» **How to complete this task**
Across the data, every line with the word "take" counts once; state the total alone.

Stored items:
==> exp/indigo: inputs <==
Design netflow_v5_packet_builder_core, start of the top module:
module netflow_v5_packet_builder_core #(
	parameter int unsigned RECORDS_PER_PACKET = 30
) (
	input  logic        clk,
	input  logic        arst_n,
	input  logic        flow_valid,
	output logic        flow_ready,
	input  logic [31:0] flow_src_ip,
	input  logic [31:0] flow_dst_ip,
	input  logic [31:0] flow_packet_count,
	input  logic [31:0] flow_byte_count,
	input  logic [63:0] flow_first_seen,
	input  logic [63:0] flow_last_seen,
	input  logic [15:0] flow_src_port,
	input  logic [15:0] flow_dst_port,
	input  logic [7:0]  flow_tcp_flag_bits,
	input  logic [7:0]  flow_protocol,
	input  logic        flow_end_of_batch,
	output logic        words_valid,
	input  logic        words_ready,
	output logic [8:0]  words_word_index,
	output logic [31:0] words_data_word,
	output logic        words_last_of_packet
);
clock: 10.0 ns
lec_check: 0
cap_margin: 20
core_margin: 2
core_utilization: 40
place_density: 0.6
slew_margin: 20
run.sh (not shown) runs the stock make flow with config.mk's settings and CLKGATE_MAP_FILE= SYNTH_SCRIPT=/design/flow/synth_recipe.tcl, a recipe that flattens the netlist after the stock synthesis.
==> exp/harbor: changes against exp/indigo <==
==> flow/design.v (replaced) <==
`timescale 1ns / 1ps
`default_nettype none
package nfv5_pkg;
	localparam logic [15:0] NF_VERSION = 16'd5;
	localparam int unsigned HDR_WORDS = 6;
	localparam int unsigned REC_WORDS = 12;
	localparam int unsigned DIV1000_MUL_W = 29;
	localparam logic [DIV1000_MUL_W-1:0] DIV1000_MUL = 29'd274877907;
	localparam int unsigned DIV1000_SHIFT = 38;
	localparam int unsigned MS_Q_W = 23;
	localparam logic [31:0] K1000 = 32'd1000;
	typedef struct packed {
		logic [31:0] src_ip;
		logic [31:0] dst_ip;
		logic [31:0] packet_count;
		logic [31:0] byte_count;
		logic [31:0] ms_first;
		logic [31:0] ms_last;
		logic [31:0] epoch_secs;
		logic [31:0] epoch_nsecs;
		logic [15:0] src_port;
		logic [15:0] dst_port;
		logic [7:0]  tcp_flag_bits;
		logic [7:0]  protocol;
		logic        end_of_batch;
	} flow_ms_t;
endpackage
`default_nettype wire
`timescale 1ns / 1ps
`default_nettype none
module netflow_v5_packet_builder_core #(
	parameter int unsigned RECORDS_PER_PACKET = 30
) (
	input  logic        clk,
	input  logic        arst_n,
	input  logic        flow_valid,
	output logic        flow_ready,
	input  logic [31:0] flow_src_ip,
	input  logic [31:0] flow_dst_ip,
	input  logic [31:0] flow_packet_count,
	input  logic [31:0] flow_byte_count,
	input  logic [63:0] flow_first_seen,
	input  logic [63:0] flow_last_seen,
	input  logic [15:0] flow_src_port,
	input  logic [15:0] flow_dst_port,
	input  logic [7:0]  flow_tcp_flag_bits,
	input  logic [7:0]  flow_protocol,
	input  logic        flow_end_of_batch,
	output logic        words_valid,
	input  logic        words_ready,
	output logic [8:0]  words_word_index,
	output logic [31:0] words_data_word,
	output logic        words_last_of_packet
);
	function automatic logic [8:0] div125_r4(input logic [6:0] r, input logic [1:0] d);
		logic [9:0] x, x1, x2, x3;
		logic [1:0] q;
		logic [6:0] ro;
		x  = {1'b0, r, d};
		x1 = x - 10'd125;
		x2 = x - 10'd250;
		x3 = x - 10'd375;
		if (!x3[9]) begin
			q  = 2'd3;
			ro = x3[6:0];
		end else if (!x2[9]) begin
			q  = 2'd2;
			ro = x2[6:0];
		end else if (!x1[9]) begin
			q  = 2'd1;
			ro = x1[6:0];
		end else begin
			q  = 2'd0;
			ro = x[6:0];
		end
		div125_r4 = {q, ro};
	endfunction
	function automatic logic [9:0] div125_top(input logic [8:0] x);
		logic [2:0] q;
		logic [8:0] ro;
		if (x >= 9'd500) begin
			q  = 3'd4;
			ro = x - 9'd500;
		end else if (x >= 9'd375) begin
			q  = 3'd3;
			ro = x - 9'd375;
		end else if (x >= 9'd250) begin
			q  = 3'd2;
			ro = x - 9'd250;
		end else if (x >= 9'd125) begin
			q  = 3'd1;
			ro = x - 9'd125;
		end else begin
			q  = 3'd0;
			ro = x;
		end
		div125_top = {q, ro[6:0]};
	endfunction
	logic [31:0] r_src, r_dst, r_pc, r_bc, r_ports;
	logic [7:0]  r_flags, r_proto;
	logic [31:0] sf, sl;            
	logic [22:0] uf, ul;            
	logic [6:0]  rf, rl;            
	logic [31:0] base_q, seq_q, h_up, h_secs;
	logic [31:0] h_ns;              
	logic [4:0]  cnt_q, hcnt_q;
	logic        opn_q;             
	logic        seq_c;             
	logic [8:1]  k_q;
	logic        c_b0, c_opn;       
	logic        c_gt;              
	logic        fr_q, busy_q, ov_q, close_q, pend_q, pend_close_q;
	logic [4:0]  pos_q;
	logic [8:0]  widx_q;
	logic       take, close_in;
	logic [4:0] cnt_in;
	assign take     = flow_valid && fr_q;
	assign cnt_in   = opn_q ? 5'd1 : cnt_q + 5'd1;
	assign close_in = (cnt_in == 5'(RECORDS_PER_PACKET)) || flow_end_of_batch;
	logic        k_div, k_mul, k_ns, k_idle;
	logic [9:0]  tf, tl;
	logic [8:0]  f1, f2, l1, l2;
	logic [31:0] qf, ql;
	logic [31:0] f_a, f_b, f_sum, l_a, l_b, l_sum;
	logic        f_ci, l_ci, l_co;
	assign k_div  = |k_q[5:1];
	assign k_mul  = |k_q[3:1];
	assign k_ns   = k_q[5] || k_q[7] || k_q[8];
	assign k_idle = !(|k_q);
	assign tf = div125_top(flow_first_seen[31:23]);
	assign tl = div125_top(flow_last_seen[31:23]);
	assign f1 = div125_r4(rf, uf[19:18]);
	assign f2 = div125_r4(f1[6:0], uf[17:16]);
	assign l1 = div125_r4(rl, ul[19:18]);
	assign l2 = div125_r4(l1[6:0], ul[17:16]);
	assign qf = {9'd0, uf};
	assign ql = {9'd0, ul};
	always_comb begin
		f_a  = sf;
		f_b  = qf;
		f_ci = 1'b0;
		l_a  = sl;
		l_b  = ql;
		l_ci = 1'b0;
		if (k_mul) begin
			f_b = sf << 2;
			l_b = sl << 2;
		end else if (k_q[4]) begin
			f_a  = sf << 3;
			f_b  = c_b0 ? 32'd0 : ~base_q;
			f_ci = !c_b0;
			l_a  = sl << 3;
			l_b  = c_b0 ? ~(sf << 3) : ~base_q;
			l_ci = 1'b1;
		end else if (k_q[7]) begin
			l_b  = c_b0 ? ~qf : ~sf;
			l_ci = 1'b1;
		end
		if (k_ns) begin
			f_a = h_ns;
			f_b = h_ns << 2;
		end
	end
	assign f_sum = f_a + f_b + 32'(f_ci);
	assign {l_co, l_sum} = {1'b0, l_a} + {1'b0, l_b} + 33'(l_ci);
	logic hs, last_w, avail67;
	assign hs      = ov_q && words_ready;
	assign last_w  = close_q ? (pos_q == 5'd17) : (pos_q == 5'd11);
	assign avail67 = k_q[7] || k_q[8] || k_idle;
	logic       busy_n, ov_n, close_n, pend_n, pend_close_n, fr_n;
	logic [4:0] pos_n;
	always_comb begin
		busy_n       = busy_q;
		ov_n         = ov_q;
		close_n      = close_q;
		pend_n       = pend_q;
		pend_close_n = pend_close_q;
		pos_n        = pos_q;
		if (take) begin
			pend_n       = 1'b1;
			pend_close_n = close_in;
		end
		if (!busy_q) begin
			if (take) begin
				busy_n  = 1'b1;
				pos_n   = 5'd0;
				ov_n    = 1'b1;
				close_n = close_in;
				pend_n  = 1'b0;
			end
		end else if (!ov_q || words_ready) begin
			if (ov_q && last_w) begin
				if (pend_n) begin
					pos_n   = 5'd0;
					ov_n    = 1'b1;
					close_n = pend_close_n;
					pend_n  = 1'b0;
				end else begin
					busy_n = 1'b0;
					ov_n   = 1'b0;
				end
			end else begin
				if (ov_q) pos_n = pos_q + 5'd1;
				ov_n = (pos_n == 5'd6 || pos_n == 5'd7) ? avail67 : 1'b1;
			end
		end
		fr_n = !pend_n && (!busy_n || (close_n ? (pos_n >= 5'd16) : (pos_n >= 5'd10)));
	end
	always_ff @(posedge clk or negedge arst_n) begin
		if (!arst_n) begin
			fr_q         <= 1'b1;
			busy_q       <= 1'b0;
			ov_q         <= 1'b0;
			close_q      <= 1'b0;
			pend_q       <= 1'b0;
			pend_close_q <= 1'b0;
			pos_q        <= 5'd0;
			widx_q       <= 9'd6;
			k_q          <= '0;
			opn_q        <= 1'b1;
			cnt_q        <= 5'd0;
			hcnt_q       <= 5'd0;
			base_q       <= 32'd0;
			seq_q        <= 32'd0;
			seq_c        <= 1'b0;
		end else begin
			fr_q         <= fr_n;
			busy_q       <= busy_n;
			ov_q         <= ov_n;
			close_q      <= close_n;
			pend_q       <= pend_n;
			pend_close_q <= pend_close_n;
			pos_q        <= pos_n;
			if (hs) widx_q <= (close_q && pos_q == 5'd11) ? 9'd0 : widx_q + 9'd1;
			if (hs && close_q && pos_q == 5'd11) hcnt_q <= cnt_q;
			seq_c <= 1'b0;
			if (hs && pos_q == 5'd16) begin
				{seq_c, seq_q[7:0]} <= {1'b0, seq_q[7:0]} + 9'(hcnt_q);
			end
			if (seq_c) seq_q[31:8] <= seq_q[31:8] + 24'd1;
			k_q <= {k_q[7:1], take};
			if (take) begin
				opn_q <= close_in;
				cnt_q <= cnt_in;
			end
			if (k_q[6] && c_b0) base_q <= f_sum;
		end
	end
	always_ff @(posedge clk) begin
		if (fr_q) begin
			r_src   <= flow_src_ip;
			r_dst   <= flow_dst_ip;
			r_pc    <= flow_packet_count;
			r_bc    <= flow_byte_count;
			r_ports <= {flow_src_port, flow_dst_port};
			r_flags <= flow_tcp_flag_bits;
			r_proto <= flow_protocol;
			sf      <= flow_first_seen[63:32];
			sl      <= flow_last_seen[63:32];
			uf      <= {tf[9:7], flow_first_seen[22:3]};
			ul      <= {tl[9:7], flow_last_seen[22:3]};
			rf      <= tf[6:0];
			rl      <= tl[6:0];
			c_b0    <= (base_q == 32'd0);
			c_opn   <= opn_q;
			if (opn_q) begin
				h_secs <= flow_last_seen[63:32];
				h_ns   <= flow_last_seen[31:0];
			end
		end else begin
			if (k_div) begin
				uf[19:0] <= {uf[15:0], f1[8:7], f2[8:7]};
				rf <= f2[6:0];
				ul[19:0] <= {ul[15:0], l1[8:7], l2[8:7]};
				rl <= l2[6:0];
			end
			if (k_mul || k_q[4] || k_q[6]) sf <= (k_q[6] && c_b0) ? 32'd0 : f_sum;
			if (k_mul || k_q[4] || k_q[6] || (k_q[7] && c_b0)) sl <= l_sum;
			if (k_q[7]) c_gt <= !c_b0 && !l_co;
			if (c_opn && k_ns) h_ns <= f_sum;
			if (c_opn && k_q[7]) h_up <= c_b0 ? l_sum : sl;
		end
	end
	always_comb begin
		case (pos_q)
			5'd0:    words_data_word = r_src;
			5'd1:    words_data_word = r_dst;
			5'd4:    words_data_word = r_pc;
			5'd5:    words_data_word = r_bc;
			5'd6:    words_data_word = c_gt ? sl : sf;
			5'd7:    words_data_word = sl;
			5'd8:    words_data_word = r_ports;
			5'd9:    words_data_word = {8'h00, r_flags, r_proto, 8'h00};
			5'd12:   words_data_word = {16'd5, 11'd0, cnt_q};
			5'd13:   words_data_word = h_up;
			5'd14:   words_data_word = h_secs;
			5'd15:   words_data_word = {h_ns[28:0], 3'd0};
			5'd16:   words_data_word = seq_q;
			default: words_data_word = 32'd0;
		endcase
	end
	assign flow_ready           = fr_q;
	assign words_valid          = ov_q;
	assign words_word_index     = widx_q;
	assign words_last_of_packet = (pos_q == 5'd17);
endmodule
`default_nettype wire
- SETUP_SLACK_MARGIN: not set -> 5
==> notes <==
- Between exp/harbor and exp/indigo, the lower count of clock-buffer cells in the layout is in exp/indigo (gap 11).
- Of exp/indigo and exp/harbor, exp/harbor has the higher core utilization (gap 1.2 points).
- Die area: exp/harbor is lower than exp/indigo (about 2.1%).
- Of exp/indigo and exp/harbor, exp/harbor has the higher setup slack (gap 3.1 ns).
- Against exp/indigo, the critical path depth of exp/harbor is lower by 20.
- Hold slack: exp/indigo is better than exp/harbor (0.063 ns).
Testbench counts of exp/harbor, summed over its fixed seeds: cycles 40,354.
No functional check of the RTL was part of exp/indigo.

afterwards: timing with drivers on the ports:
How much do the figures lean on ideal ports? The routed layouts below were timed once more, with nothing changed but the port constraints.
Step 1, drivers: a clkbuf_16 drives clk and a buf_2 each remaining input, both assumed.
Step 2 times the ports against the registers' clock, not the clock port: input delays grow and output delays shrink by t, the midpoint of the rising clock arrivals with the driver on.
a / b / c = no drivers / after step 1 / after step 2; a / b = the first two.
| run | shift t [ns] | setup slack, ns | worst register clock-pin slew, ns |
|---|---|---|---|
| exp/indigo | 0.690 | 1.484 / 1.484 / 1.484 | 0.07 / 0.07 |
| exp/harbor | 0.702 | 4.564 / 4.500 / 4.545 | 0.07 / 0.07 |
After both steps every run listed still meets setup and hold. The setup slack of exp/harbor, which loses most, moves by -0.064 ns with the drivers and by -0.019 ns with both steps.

» **Task output**
6